Twenty-seven students from Nanjing Agricultural University, majoring in diverse studies, attended the NAU-UC Davis Graduate Education Conference on One Health, held in Davis, January 25 through February 12.  The conference was sponsored by Nanjing Agricultural University, (NAU), and hosted by the Western Institute for Food Safety and Security, (WIFSS) for undergraduate students who have an interest in graduate programs at UC Davis, as part of the NAU-UC Davis One Health Center for Food Safety joint program.  During the first week of the conference the students were assigned to five teams, and throughout the conference the teams met periodically to discuss the concept of One Health, what they’d learned in lectures and during field trips, and to prepare for their team presentations describing a chosen food safety issue and solutions to the problem. Thirty-one faculty and staff from agriculture, biology, veterinary medicine and medicine participated in the conference, including John Angelos, Rob Atwill, David Goldenberg, Heather Johnson, Bennie Osburn, Missy Partyka, and Michael Payne from WIFSS, Michele Jay-Russell, from the Western Center for Food Safety (WCFS).

On the first day of the conference the students were welcomed by Rob Atwill, who gave an overview of the research taking place at WIFSS. During a field trip to the USDA Agricultural Research Services field station in Salinas he gave a presentation on the ecology of pathogens in the Salinas Valley. Also speaking at the field station was Missy Partyka, who talked about food safety environmental investigations.

John Angelos talked to the students about training for One Health in food safety, and David Goldenberg gave a presentation on St. Patrick’s Day Revenge, a table-top exercise for produce risk factors.  Michael Payne presented case scenarios involving environmental contamination of dairy cattle, and Michele Jay-Russell gave an overview of food safety risks from wildlife.  Heather Johnson spoke on the subject of on-line blended learning, and served as a team leader. 

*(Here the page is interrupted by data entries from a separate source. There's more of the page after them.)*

This is an optimization exercise on Yosys and OpenROAD, whose aim is small area, not a production implementation.
Only the layout flow was run in this run; the RTL was not checked for function there.
Power is estimated from default activity; no workload was simulated.

<file path="flow/design.v">
module fp10 #(
    parameter HALF = 100          
)(
    input  wire clk_in,
    input  wire reset,
    output wire tick
);
    reg [22:0] counter;
    reg clk_out;
    always @(posedge clk_in or posedge reset) begin
        if (reset) begin
            counter <= 0;
            clk_out <= 0;
        end
        else if (counter == HALF - 1) begin
            counter <= 0;
            clk_out <= ~clk_out;
        end
        else begin
            counter <= counter + 1;
        end
    end
    assign tick = (counter == HALF - 1) && ~clk_out;
endmodule
module miao10(clk, reset, tick, cout, qout);
input clk, reset, tick;
output cout;
output reg [7:0] qout;
always@(posedge clk or posedge reset) begin
   if (reset)
      qout <= 0;
   else if (tick) begin
      if(qout == 4)
         qout <= 0;
      else
         qout <= qout + 1;
   end
end
assign cout = (qout == 4) ? 1 : 0;
endmodule
module miao(qout,reset,clk,tick,cin,secin1,cout);
input clk,reset,tick,cin;
input [7:0] secin1;
output reg[7:0] qout;
output cout;
always@(posedge clk or posedge reset)
begin
	if(reset) qout<=0;
	else if(tick && cin)
	begin
   if(qout==59) begin qout<=0;end
	        else qout<=qout+1;end
end
assign cout=((qout==59)&&(secin1==4))?1:0;
endmodule
module fen(qout,am,am_fall,reset,clk,tick,cin,cout,nout,secin,secin1,naozhong);
input clk,reset,tick,am,am_fall,cin,naozhong;
input [7:0] secin;
input [7:0] secin1;
output reg[7:0] qout;
output reg[7:0] nout;
output   cout;
always@(posedge clk or posedge reset)
begin
	if(reset) qout<=0;
	else if(tick&&(~naozhong)&&(~am||cin))
	begin
   if(qout==59) begin qout<=0;end
	        else qout<=qout+1;end
end
always@(posedge clk or posedge reset)
begin
	if(reset) nout<=0;
	else if(am_fall&&naozhong)
	begin
	if(nout==59) begin nout<=0;end
		     else nout<=nout+1;end
end
assign cout=((qout==59)&&(secin==59)&&(secin1==4))?1:0;
endmodule
module shi(qout,ah,ah_fall,reset,clk,tick,cin,naozhong,nout);
input clk,reset,tick,ah,ah_fall,cin,naozhong;
output reg[7:0] qout;
output reg[7:0] nout;
always@(posedge clk or posedge reset)
begin
	if(reset) qout<=0;
	else if(tick&&(~naozhong)&&(~ah||cin))
	begin
   if(qout==23) qout<=0;
	        else qout<=qout+1;end
end
always@(posedge clk or posedge reset)
begin
	if(reset) nout<=0;
	else if(ah_fall&&naozhong)
	begin
	if(nout==23) begin nout<=0;end
		     else nout<=nout+1;end
end
endmodule
module alarm(en,clk,tick,reset,cin,set,shi,daodian,min,miao);
input [7:0] shi;
input [7:0] min;
input [7:0] miao;
input reset,cin,clk,tick,en;
output reg[7:0] set;
output daodian;
always@(posedge clk or posedge reset)
begin
	if(reset) set<=0;
	else if(tick)
	begin
		if(set==23)
		set<=0;
		else if(~cin)
		set<=set+1;
	end
end
assign daodian=(en&&(min==8'b0)&&(miao < 10))?1:0;
endmodule
module naozhong(
    input wire [7:0] shi_nao,
    input wire [7:0] shi_date,
    input wire [7:0] fen_nao,
    input wire [7:0] fen_date,
    input wire switch, clk, reset, tick,
    input wire switch_rise,
    output reg audio
);
    reg en_reg;
    reg alarm_enabled;
    always @(posedge clk or posedge reset)
    begin
        if (reset)
            en_reg <= 0;
        else if (tick)
        begin
            if (switch)
            begin
                en_reg <= 1;
            end
            else
                en_reg <= 0;
        end
    end
    always @(posedge clk or posedge reset)
    begin
        if (reset)
            alarm_enabled <= 1;
        else if (switch_rise)
            alarm_enabled <= !alarm_enabled;
    end
    always @(posedge clk or posedge reset)
    begin
        if (reset)
            audio <= 0;
        else if (tick)
        begin
            if (alarm_enabled && en_reg && (shi_nao == shi_date)&&(fen_nao == fen_date))
                audio <= 1;
            else
                audio <= 0;
        end
    end
endmodule
module audio(
    input wire clk,            
    input wire reset,          
    input wire en,             
    output wire pwm_out        
);
    parameter C4 = 261;
    parameter D4 = 293;
    parameter E4 = 329;
    parameter F4 = 349;
    parameter G4 = 392;
    parameter A4 = 440;
    parameter B4 = 493;
    parameter E_DI = 82;
    parameter FS = 93;
    parameter CLK_FREQ = 50000;
    parameter LONG  = 2000;
    parameter SHORT = 1000;
    reg [31:0] counter;
    reg [31:0] pwm_duty_cycle;   
    reg [31:0] note_freq;
    reg [31:0] note_duration_counter;
    reg [3:0] note_index;   
    function [31:0] note_table;
        input [3:0] idx;
        case (idx)
            4'd0:  note_table = D4;
            4'd1:  note_table = G4;
            4'd2:  note_table = B4;
            4'd3:  note_table = G4;
            4'd4:  note_table = A4;
            4'd5:  note_table = D4;
            4'd6:  note_table = E4;
            4'd7:  note_table = B4;
            4'd8:  note_table = G4;
            4'd9:  note_table = E_DI;
            4'd10: note_table = D4;
            4'd11: note_table = B4;
            4'd12: note_table = G4;
            4'd13: note_table = E_DI;
            4'd14: note_table = B4;
            4'd15: note_table = FS;
            default: note_table = B4;
        endcase
    endfunction
    function [31:0] duration_table;
        input [3:0] idx;
        case (idx)
            4'd5, 4'd6: duration_table = SHORT;
            default:    duration_table = LONG;
        endcase
    endfunction
    always @(posedge clk or posedge reset) begin
        if (reset) begin
            counter <= 0;
            pwm_duty_cycle <= 0;
        end else if (en) begin
            if (counter >= CLK_FREQ / note_freq) begin
                counter <= 0;
                pwm_duty_cycle <= ~pwm_duty_cycle;
            end else begin
                counter <= counter + 1;
            end
        end
    end
    always @(posedge clk or posedge reset) begin
        if (reset) begin
            note_index <= 0;
            note_freq <= note_table(4'd0);
            note_duration_counter <= 0;
        end else if (en) begin
            if (note_duration_counter >= duration_table(note_index)) begin
                note_duration_counter <= 0;
                note_index <= (note_index + 1) % 8;   
                note_freq <= note_table(note_index);
            end else begin
                note_duration_counter <= note_duration_counter + 1;
            end
        end
    end
    assign pwm_out = pwm_duty_cycle;
endmodule
module bcd(
	input	[7:0]	bin_in,
	output	[9:0]	bcd_out
    );
reg [3:0] ones;
reg [3:0] tens;
reg [1:0] hundreds;
integer i;
always @(*) begin
	ones 		= 4'd0;
	tens 		= 4'd0;
	hundreds 	= 2'd0;
	for(i = 7; i >= 0; i = i - 1) begin
		if (ones >= 4'd5) 		ones = ones + 4'd3;
		if (tens >= 4'd5) 		tens = tens + 4'd3;
		if (hundreds >= 4'd5)	hundreds = hundreds + 4'd3;
		hundreds = {hundreds[0],tens[3]};
		tens	 = {tens[2:0],ones[3]};
		ones	 = {ones[2:0],bin_in[i]};
	end
end	
assign bcd_out = {hundreds, tens, ones};
endmodule
module display(qin,sig);
input[3:0] qin;
output reg [0:6]sig;
always@(qin)
begin case(qin)
4'd0:sig=7'b0000001;
4'd1:sig=7'b1001111;
4'd2:sig=7'b0010010;
4'd3:sig=7'b0000110;
4'd4:sig=7'b1001100;
4'd5:sig=7'b0100100;
4'd6:sig=7'b0100000;
4'd7:sig=7'b0001111;
4'd8:sig=7'b0000000;
4'd9:sig=7'b0000100;
default:sig=7'b0000001;
endcase
end 
endmodule 
module mux2to1 (
   input wire [7:0] a,    
	input wire [7:0] b, 	 
   input wire sel,  
   output wire [7:0] y   
);
    assign y = (sel) ? a : b;
endmodule
module shuzizhong(
    input wire clk1,         
    input wire reset,        
    input wire ah1,          
    input wire am1,          
    input wire alarm1,       
    input wire en,           
    input wire naozhong,     
    output wire [0:6] shi,       
    output wire [0:6] ge,        
    output wire [0:6] min_shi,   
    output wire [0:6] min_ge,    
    output wire [0:6] sec_shi,   
    output wire [0:6] sec_ge,    
    output wire daodian,     
    output wire audio        
);
    wire tick;               
    wire [7:0] bb, miao1, fen1, shi1, nao_fen, nao_shi, set1;
    wire cout10, cout_miao, cout_fen, ring;
    wire [7:0] y_shi, y_fen, y_miao;
    wire [9:0] out, fen, miao;
    fp10 a(.clk_in(clk1), .reset(reset), .tick(tick));
    reg ah_s, ah, am_s, am, alarm_s, alarm;
    always @(posedge clk1 or posedge reset) begin
        if (reset) begin
            ah_s <= 1; ah <= 1;
            am_s <= 1; am <= 1;
            alarm_s <= 0; alarm <= 0;
        end else if (tick) begin
            ah_s <= ah1; ah <= ah_s;
            am_s <= am1; am <= am_s;
            alarm_s <= alarm1; alarm <= alarm_s;
        end
    end
    wire ah_fall = tick && ah && ~ah_s;
    wire am_fall = tick && am && ~am_s;
    wire alarm_rise = tick && ~alarm && alarm_s;
    miao10 inst16(.clk(clk1), .reset(reset), .tick(tick), .cout(cout10), .qout(bb));
    miao inst20(.qout(miao1), .reset(reset), .clk(clk1), .tick(tick), .cin(cout10),
                .secin1(bb), .cout(cout_miao));
    fen inst24(.qout(fen1), .am(am), .am_fall(am_fall), .reset(reset), .clk(clk1), .tick(tick),
               .cin(cout_miao), .cout(cout_fen), .nout(nao_fen), .secin(miao1), .secin1(bb),
               .naozhong(naozhong));
    shi inst19(.qout(shi1), .ah(ah), .ah_fall(ah_fall), .reset(reset), .clk(clk1), .tick(tick),
               .cin(cout_fen), .naozhong(naozhong), .nout(nao_shi));
    alarm inst3(.en(en), .clk(clk1), .tick(tick), .reset(reset), .cin(alarm), .set(set1),
                .shi(shi1), .daodian(daodian), .min(fen1), .miao(miao1));
    naozhong inst6(.shi_nao(nao_shi), .shi_date(shi1), .fen_nao(nao_fen), .fen_date(fen1),
                   .switch(alarm), .clk(clk1), .reset(reset), .tick(tick),
                   .switch_rise(alarm_rise), .audio(ring));
    audio inst5(.clk(clk1), .reset(reset), .en(ring), .pwm_out(audio));
    mux2to1 nn(.a(nao_shi), .b(shi1), .sel(naozhong), .y(y_shi));
    mux2to1 mm(.a(nao_fen), .b(fen1), .sel(naozhong), .y(y_fen));
    mux2to1 jj(.a(8'd0), .b(miao1), .sel(naozhong), .y(y_miao));
    bcd inst4(.bin_in(y_shi), .bcd_out(out));
    bcd inst(.bin_in(y_fen), .bcd_out(fen));
    bcd inst9(.bin_in(y_miao), .bcd_out(miao));
    display inst1(.qin(out[7:4]), .sig(shi));
    display inst2(.qin(out[3:0]), .sig(ge));
    display inst10(.qin(fen[7:4]), .sig(min_shi));
    display inst11(.qin(fen[3:0]), .sig(min_ge));
    display inst12(.qin(miao[7:4]), .sig(sec_shi));
    display inst13(.qin(miao[3:0]), .sig(sec_ge));
endmodule
</file>
<file path="flow/run.sh">
#!/bin/bash
# synth_recipe.tcl (not shown) runs the flow's synth.tcl, then flattens the netlist and writes it again
# the make line also repeats each setting of config.mk as NAME=value (left out here)
make -C /OpenROAD-flow-scripts/flow DESIGN_CONFIG=/design/flow/config.mk WORK_HOME=/design/flow/orfs CLKGATE_MAP_FILE= SYNTH_SCRIPT=/design/flow/synth_recipe.tcl finish
</file>
<file path="flow/config.mk">
export PLATFORM = sky130hd
export DESIGN_NAME = shuzizhong
export DESIGN_NICKNAME = shuzizhong
export VERILOG_FILES = /design/flow/design.v
export SDC_FILE = /design/flow/constraint.sdc
export NUM_CORES = 4
export LEC_CHECK = 0
export CAP_MARGIN = 20
export CORE_MARGIN = 2
export CORE_UTILIZATION = 40
export SLEW_MARGIN = 20
</file>
<file path="flow/constraint.sdc">
create_clock -name core_clock -period 25.0 [get_ports {clk1}]
set_input_delay 5.0000 -clock core_clock [delete_from_list [all_inputs] [get_ports {clk1}]]
set_output_delay 5.0000 -clock core_clock [all_outputs]
set_load 0.01 [all_outputs]
</file>
==> flow_summary.json <==
{
  "ir_worst_vdd_mv": 0.0319,
  "critical_path.slowest_cell": "o21ai_0",
  "cpMostUsedCell": "ha_1",
  "cts_setup_buffers": 0,
  "cp.required_ns": 25.27,
  "cp_top_family": "simple AND/OR/NAND/NOR gates",
  "setup_violations": 0,
  "drc": 0,
  "cts_root_buffer": "clkbuf_16",
  "slew_headroom_pct": 34.0,
  "synth-main-ff-cell": "dfrtp_1",
  "h-tree-depth": 4,
  "status": "timing/DRC/antenna clean",
  "syn_to_final_growth_pct": 9.98,
  "syn_area_per_cell_um2": 8.08,
  "final_nets": 2023,
  "vias_per_cell": 5.63,
  "routed_wl_mm": 35.4,
  "ys_async_sr_fraction_pct": 100,
  "reg_top3": "inst5.counter (32), inst5.note_duration_counter (32), a.counter (23)",
  "synth_cell_types": 99,
  "dp_hpwl_mm": 27.1,
  "netSwitchingPower_mw": 0.124,
  "synth-compound-area-share_pct": 20.1,
  "clock_path_buffers": 2,
  "p_clk_share_pct": 47.5,
  "final_util_pct": 44.7,
  "crit_buf_inv": 7,
  "synth_top_family_by_area": "simple AND/OR/NAND/NOR gates",
  "ant_nets": 0,
  "worstPathMaxFanout": 28,
  "die_w_um": 197,
  "grt_pass1_wl_mm": 60.7,
  "period_share_pct": 75.4,
  "layout-drive-gt1-share_pct": 5.52,
  "drtIter0Drc": 728,
  "cap_violations": 0,
  "fp-row-count": 70,
  "tritoncts": "built",
  "synthCells": 1847,
  "synth_xor_area_share_pct": 8.97,
  "fin_hold_ws_ns": 0.472,
  "fill_cells": 3636,
  "busiest_layer": "met2",
  "final_max_slew_viol_count": 0,
  "synth.mux.area_fraction_pct": 4.86,
  "netlist_top_cells_area": "dfrtp_1 25%, ha_1 12%, xnor2_1 6.0%",
  "startpoint_type": "flop",
  "synth_area_leader_cell": "dfrtp_1",
  "synth_top_area_share_pct": 24.8,
  "fin_area_um2": 16400,
  "powerDensity_nw_per_um2": 31.6,
  "synth_edf_count": 0,
  "clk_pin_slew_ns": 0.07,
  "final_common_cell": "nor2_1",
  "worstSetupEndpointType": "flop",
  "first_global_vias": 12790,
  "total_leakage_power_nw": 7.32,
  "cpPeakStageDelay_ns": 0.58,
  "final_cell_mix": "194 x nor2_1, 190 x nand2_1, 148 x dfrtp_1",
  "cts_made_buffers": 17,
  "hold_path_class": "reg2reg",
  "swShare_pct": 24.0,
  "placed_cell_area_um2": 15900,
  "yosysSeqAreaShare_pct": 26.2,
  "fmax_ghz": 0.0531,
  "critical_path_class": "reg2reg",
  "die_area_um2": 38900,
  "period_needed_ns": 18.85,
  "combPwrFrac_pct": 3.7,
  "rsz0062_at_grt": "no",
  "grt_use_met1_pct": 24.3,
  "grt_util_met2_pct": 31.7,
  "ctsResizeCount": 0,
  "syn_nets": 1999,
  "ys_ff_latch": 156,
  "clock_sinks": 156,
  "io_pins": 51,
  "clk_latency_ns": 0.43,
  "coreArea_um2": 36700,
  "routabilityCongestion": 0.919,
  "use_met3_pct": 2.12,
  "grt_overflow_total": 0,
  "port_buffers": 50,
  "grt_usage_pct": 18.5,
  "arrival_ns": 19.12,
  "worst_pin_slew_ns": 0.979,
  "cts_hold_buf": 0,
  "initial_utilization_pct": 40.7,
  "synth-simple-area-share_pct": 23.8,
  "hold_viol": 0,
  "synth_fa_ha_area_share_pct": 12.3,
  "drtPass1Iterations": 5,
  "p_seq_share_pct": 48.8,
  "dieHeight_um": 197,
  "grt_max_degree": 67,
  "vias": 13239,
  "synthesis.area_um2": 14900,
  "antenna_found_initial": 0,
  "fin_skew_ns": 0.00935,
  "diodes": 0,
  "wl_per_cell_um": 15.1,
  "yosysWarnings": 11,
  "setup_tns_ns": 0,
  "internal-power_mw": 0.394
}
## metrics by stage
step	instances	worst slack (ns)	power (mW)
finish	2352	6.15	0.518
global route	2352	4.51	0.538
CTS	2352	6.27	0.527
detailed placement	2320	6.35	0.277
global placement	2320	6.98	0.277
floorplan	1847	8.71	0.269
## layout make-up
type / count / area, µm² / share of cell area (%)
repair buffers: 58 / 561 / 3.41
flip-flops and latches: 156 / 3910 / 23.8
multi-input cells: 1548 / 10500 / 63.7
well taps: 468 / 586 / 3.57
clock buffers: 19 / 453 / 2.76
clock inverters: 13 / 105 / 0.640
inverters: 90 / 345 / 2.10
## power groups by stage
stage	Clock [mW]	Combinational, mW	Sequential, mW
3_5_place_dp	0	0.0199	0.258
6_report	0.246	0.0193	0.253
4_1_cts	0.254	0.0200	0.253
3_3_place_gp	0	0.0196	0.258
5_1_grt	0.264	0.0221	0.253
2_1_floorplan	0	0.0119	0.258
## tightest hold or removal path: stages (launching register included)
cell and delay, ns:
dfstp_2 0.38, nand2_1 0.05, nand2_1 0.04
## synthesized netlist by cell type (21+ instances only)
| cell type | number |
|---|---|
| a21o_1 | 33 |
| a21oi_1 | 119 |
| a31oi_1 | 30 |
| and3_1 | 28 |
| clkbuf_1 | 44 |
| dfrtp_1 | 148 |
| ha_1 | 144 |
| inv_1 | 86 |
| mux2i_1 | 50 |
| nand2_1 | 190 |
| nand2b_1 | 29 |
| nand3_1 | 62 |
| nand4_1 | 45 |
| nor2_1 | 194 |
| nor2b_1 | 30 |
| nor3_1 | 36 |
| nor4_1 | 22 |
| o21a_1 | 21 |
| o21ai_0 | 119 |
| xnor2_1 | 103 |
| xor2_1 | 48 |
## kinds of logic (layout without fill, tap and decap cells)
family,Yosys count,after routing
XOR/XNOR,152,152
multiplexers,70,70
buffers and inverters,143,180
AND/OR/NAND/NOR,721,721
flip-flops,156,156
AO/OA/AOI/OAI,459,459
adder cells (fa/ha/maj),146,146
## final timing paths
path / end / cells after the start / startpoint / slack [ns]
min reg2reg: ah$_DFFE_PP1P_ / 2 / ah_s$_DFFE_PP1P_ / 0.47
max reg2reg: inst5.pwm_duty_cycle[0]$_DFFE_PP0P_ / 78 / inst5.note_freq[3]$_DFFE_PP0P_ / 6.15
min: ah$_DFFE_PP1P_ / 2 / ah_s$_DFFE_PP1P_ / 0.47
min in group asynchronous: inst16.qout[1]$_DFFE_PP0P_ / 2 / reset / 4.96
max in group asynchronous: inst5.note_duration_counter[27]$_DFFE_PP0P_ / 4 / reset / 18.29
max: inst5.pwm_duty_cycle[0]$_DFFE_PP0P_ / 78 / inst5.note_freq[3]$_DFFE_PP0P_ / 6.15
## layer usage
layer,vias up,share of wire [%]
li1,6703,-
met5,-,0
met3,54,2.9
met4,0,2.3
met2,228,47
met1,6254,48

port drivers added, routing unchanged:
No port has a modelled driver above. Below, the same layout with a new extraction and two added sets of constraints.
Step 1 assumes that a clkbuf_16 drives the clock port and a buf_2 every other input.
Step 2 adds t to the input delays and takes it off the output delays; t is the mean of the earliest and latest rising clock arrival at the registers after step 1. Input paths then give back, and output paths get back, about the clock's delay inside the block.
Three values: no drivers, after step 1, after step 2; two values: the first two.
t, ns: 0.478
slack for setup (ns): 6.151 / 6.151 / 6.151
worst setup path at the end: register to register
cell pins on the clock port's net: 1
After both steps setup and hold are still met in this run. The setup slack of this run moves by 0.000 ns with the drivers and by 0.000 ns with both steps.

Bennie Osburn lectured on the concept of One Health, and what happens during FDA foodborne outbreak investigations. In addition, Osburn served as director for the conference, and a team leader.  Rounding out the team leadership were James Cullor, from the School of Veterinary Medicine, and Chris Brunner, the program communications representative at WIFSS, and co-coordinator for the conference.

.NAU Group Photo

Rob Atwill, Director, Western Institute for Food Safety and Security, stands (center) with conference participants, Chris Brunner and Bennie Osburn.









Melissa Partyka, Ronald Bond, Jennifer Chase, and Rob Atwill, in collaboration with Luana Kiger from the Natural Resources Conservation Service, USDA, recently published, "Multistate evaluation of microbial water and sediment quality from agricultural recovery basins," in the Journal of Environmental Quality. This article discusses how bacterial pathogens can occur in the irrigation water and underlying sediment from these tail-water and sediment-capture basins in the Western and Eastern United States. These are important conservation practices for a variety of ecosystem and agricultural services. This work found that management practices such as dewatering of the basin and sufficient drying of sediments was associated with a reduction in bacterial levels which could thereby improve the microbiological safety of the water and associated sediments when used for produce production.